We carried out a comprehensive study on the B1s core-level X-ray photoelectron spectroscopy (XPS) binding energies for B clusters in crystalline Si using a first-principles calculation with careful evaluation of the local potential boundary condition for the model system, where convergence within 0.1 eV was confirmed for the supercell size. For ion-implanted samples, we identified experimental peaks due to B clusters and threefold B as icosahedral B12 and 〈001〉B-Si defects, respectively. For as-doped samples prepared by plasma doping, it was found that the calculated XPS binding energies for complexes of vacancies and B atoms were consistent with the experimental spectra.

Reduced Density of Missing-Dimer Vacancies on Tungsten-Contaminated Si(100)-(2×n) Surface by Hydrogen Termination

A Si(100) surface with missing-dimer vacancies forming (2×n) phase was prepared by tungsten deposition and the morphological change was observed by scanning tunneling microscopy when the surface was terminated by hydrogen. The density of dimer vacancies was significantly reduced by the hydrogen termination, suggesting that the density of subsurface W atoms decreased. We discuss the mechanism of this morphological change based on the traditional theory of chemisorption-induced surface segregation and on the energetic instability of W atoms buried in the subsurface of the hydrogen-terminated Si surface.

Spin-density-functional study of the organic polymer dimethylaminopyrrole: A realization of the organic periodic Anderson model

While the periodic Anderson model (PAM) has been recognized as a good model for various heavy f-electron systems, here we design a purely organic polymer whose low-energy physics can be captured by PAM. By means of the spin density functional calculation, we show that polymer of dimethylaminopyrrole is a candidate, where its ground state can indeed be magnetic depending on the doping. We discuss the factors favoring ferromagnetic ground state.

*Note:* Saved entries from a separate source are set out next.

Setup of wip/tundra:
Design interpolation, start of the top module:
module interpolation (
    input           clk,
    input           RST,
    input           START,
    input   [5:0]   H0,
    input   [5:0]   V0,
    input   [3:0]   SW,
    input   [3:0]   SH,
    output          REN,
    input   [7:0]   R_DATA,
    output  [11:0]  ADDR,
    output  [7:0]   O_DATA,
    output          O_VALID
);
Size in the first run: roughly 1400 cells after synthesis, ~53 I/O pins.
export LEC_CHECK = 0
export ABC_AREA = 1
export CAP_MARGIN = 20
export CORE_ASPECT_RATIO = 0.5
export CORE_MARGIN = 7
export CORE_UTILIZATION = 28
export CTS_CLUSTER_DIAMETER = 220
export CTS_CLUSTER_SIZE = 99
export MAX_ROUTING_LAYER = met4
export PLACE_DENSITY_LB_ADDON = 0.06
export SLEW_MARGIN = 15
export TNS_END_PERCENT = 10
create_clock -name core_clock -period 17.4 [get_ports {clk}]
run.sh (not shown) runs the stock make flow with config.mk's settings and CLKGATE_MAP_FILE=.
Although it ran to completion, wip/tundra produced a layout that fails the final checks because of setup timing.
What wip/pepper does differently from wip/tundra at the input level:
Settings: a deleted MAX_ROUTING_LAYER that had been met4; a deleted TNS_END_PERCENT that had been 10; a deleted CTS_CLUSTER_SIZE that had been 99; a deleted CTS_CLUSTER_DIAMETER that had been 220; a change of SLEW_MARGIN from 15 to 20; a change of CORE_MARGIN from 7 to 2; a deleted CORE_ASPECT_RATIO that had been 0.5; a change of CORE_UTILIZATION from 28 to 59; a change of the clock period (ns, I/O delays scaled along) from 17.4 to 19.1.
Results
- From wip/tundra to wip/pepper the numbers moved as follows: wire length of the first global-routing pass now sits lower; total overflow reported by the global router now sits at about the same level; post-route cell area now sits lower.
- Re aoi/oai-family share of the synthesized area: no difference whatsoever between wip/pepper and wip/tundra.
- Of wip/tundra and wip/pepper, none finishes clean.
- Worst hold slack after final layout delta (wip/tundra -> wip/pepper): insignificant
The inputs of wip/quartz differ from those of wip/pepper as listed below.
Settings: PLACE_DENSITY_LB_ADDON no longer set, was 0.06; CORE_UTILIZATION now 67, was 59; the clock period (ns, I/O delays scaled along) now 33.6, was 19.1.
Results
Every run in wip/quartz and wip/pepper closed cleanly, with the single exception of wip/pepper.
Looking at post-detailed-routing wire length across wip/quartz and wip/pepper, the one that comes out lower is wip/quartz.
Against wip/pepper, wip/quartz comes in about 12% lower on die area.
Going from wip/pepper to wip/quartz, area of combinational cells with multiple inputs shrank by a few percent.
The inputs of wip/lagoon differ from those of wip/quartz as listed below.
Settings: a change of CORE_UTILIZATION from 67 to 72; an added PLACE_DENSITY of 0.65; a change of the clock period (ns, I/O delays scaled along) from 33.6 to 16.8.
--- outcome ---
wip/lagoon -> stages 100% | layout checks FAIL | setup timing
wip/quartz reports its slowest stage cell on the critical path as sky130_fd_sc_hd__clkdlybuf4s50_1 while wip/lagoon reports sky130_fd_sc_hd__fa_1.
Taking wip/quartz as the reference, in wip/lagoon design area now sits higher, total wire length after detailed routing moved up, cell count higher.

interpolation again, from the RTL that the note above started with.
clock: 17.8 ns
lec_check: 0
abc_area: 1
cap_margin: 20
core_margin: 2
core_utilization: 72
cts_cluster_diameter: 42
cts_cluster_size: 76
place_density: 0.35
setup_slack_margin: 4.37
slew_margin: 20
tns_end_percent: 40
The baseline completed and failed the layout checks on setup timing.
Then changed:
- CTS_CLUSTER_DIAMETER: 42 -> default
- CTS_CLUSTER_SIZE: 76 -> 81
- PLACE_DENSITY: 0.35 -> 0.67
- SETUP_SLACK_MARGIN: 4.37 -> -0.34
- TNS_END_PERCENT: 40 -> default
- clock period: 17.8 -> 17.9 ns (I/O delays scaled with it)
After rerunning: The changed run completed and failed the layout checks on setup timing; cell area came out higher by about 0.65%; worst setup slack gets worse by 0.33 ns; clock power fell by about 2%; sequential share of layout area is lower by 0.13 points; clock-buffer cell count fell by 2; routed wire length climbs by 12%; clock skew is about the same; via count went up by 4.7%; global-route usage rose by 1.0 points; critical path depth goes down by 4; die area is unchanged.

First principles study of isotope effect in hydrogen-bonded K3H(SO4)2: I - stable structures

Abstract The first principles calculations for K 3 H(SO 4 ) 2 (KHS) system are performed in order to determine its stable structure in the presence of the hydrogen or the deuterium in its hydrogen bond, and to discuss the origin of the large isotope effect in the KHS system. As a result, a reasonable value of the antiferroelectric interaction energy is obtained. It is also found that the position of the hydrogen is closer to the center of the hydrogen bond than that of the deuterium, based on the calculated results of the proton-position dependence of the oxygen–oxygen distance and on the experimental fact that the oxygen-oxygen distance in K 3 D(SO 4 ) 2 (DKHS) is larger than that in KHS.